__Task directions__. The answer must be every line of the records below that contains the word "layer".

__Exercise data__.
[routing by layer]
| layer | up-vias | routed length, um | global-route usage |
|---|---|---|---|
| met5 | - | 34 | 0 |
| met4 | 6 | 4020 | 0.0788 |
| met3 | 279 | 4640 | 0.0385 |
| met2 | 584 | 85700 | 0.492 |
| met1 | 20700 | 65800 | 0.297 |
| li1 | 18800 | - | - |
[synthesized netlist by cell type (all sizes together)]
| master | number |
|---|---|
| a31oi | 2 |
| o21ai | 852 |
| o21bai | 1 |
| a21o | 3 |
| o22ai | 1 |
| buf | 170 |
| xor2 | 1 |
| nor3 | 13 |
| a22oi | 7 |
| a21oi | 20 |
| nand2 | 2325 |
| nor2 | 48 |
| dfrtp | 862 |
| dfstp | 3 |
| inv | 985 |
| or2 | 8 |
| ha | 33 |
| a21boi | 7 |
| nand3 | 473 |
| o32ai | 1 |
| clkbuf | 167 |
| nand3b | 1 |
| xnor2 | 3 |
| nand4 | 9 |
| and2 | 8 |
## config.mk

```make
export PLATFORM = sky130hd
export DESIGN_NAME = refDivTop
export DESIGN_NICKNAME = d
export VERILOG_FILES = /design/src/rtl/refDivPkg.sv /design/src/rtl/refDivCtrl.sv /design/src/rtl/refDivPath.sv /design/src/rtl/refDivTop.sv
export SDC_FILE = /design/constraint.sdc
export NUM_CORES = 1
export LEC_CHECK = 0
export CAP_MARGIN = 20
export CORE_ASPECT_RATIO = 1.4
export CORE_MARGIN = 2
export CORE_UTILIZATION = 60
export DETAILED_ROUTE_END_ITERATION = 10
export GPL_TIMING_DRIVEN = 1
export PLACE_DENSITY_LB_ADDON = 0.3
export SLEW_MARGIN = 20
export SYNTH_ARGS = -nofsm -noshare
export SYNTH_HDL_FRONTEND = slang
export SYNTH_SLANG_ARGS = --single-unit
```

## constraint.sdc

```tcl
create_clock -name refClk -period 7.2 [get_ports refClk]
set_clock_uncertainty 0.1 [all_clocks]
set_input_delay 1.44 -clock refClk [delete_from_list [all_inputs] [get_ports refClk]]
set_output_delay 1.44 -clock refClk [all_outputs]
set_load 0.02 [all_outputs]
```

__Response for this exercise__.
[routing by layer]
| layer | up-vias | routed length, um | global-route usage |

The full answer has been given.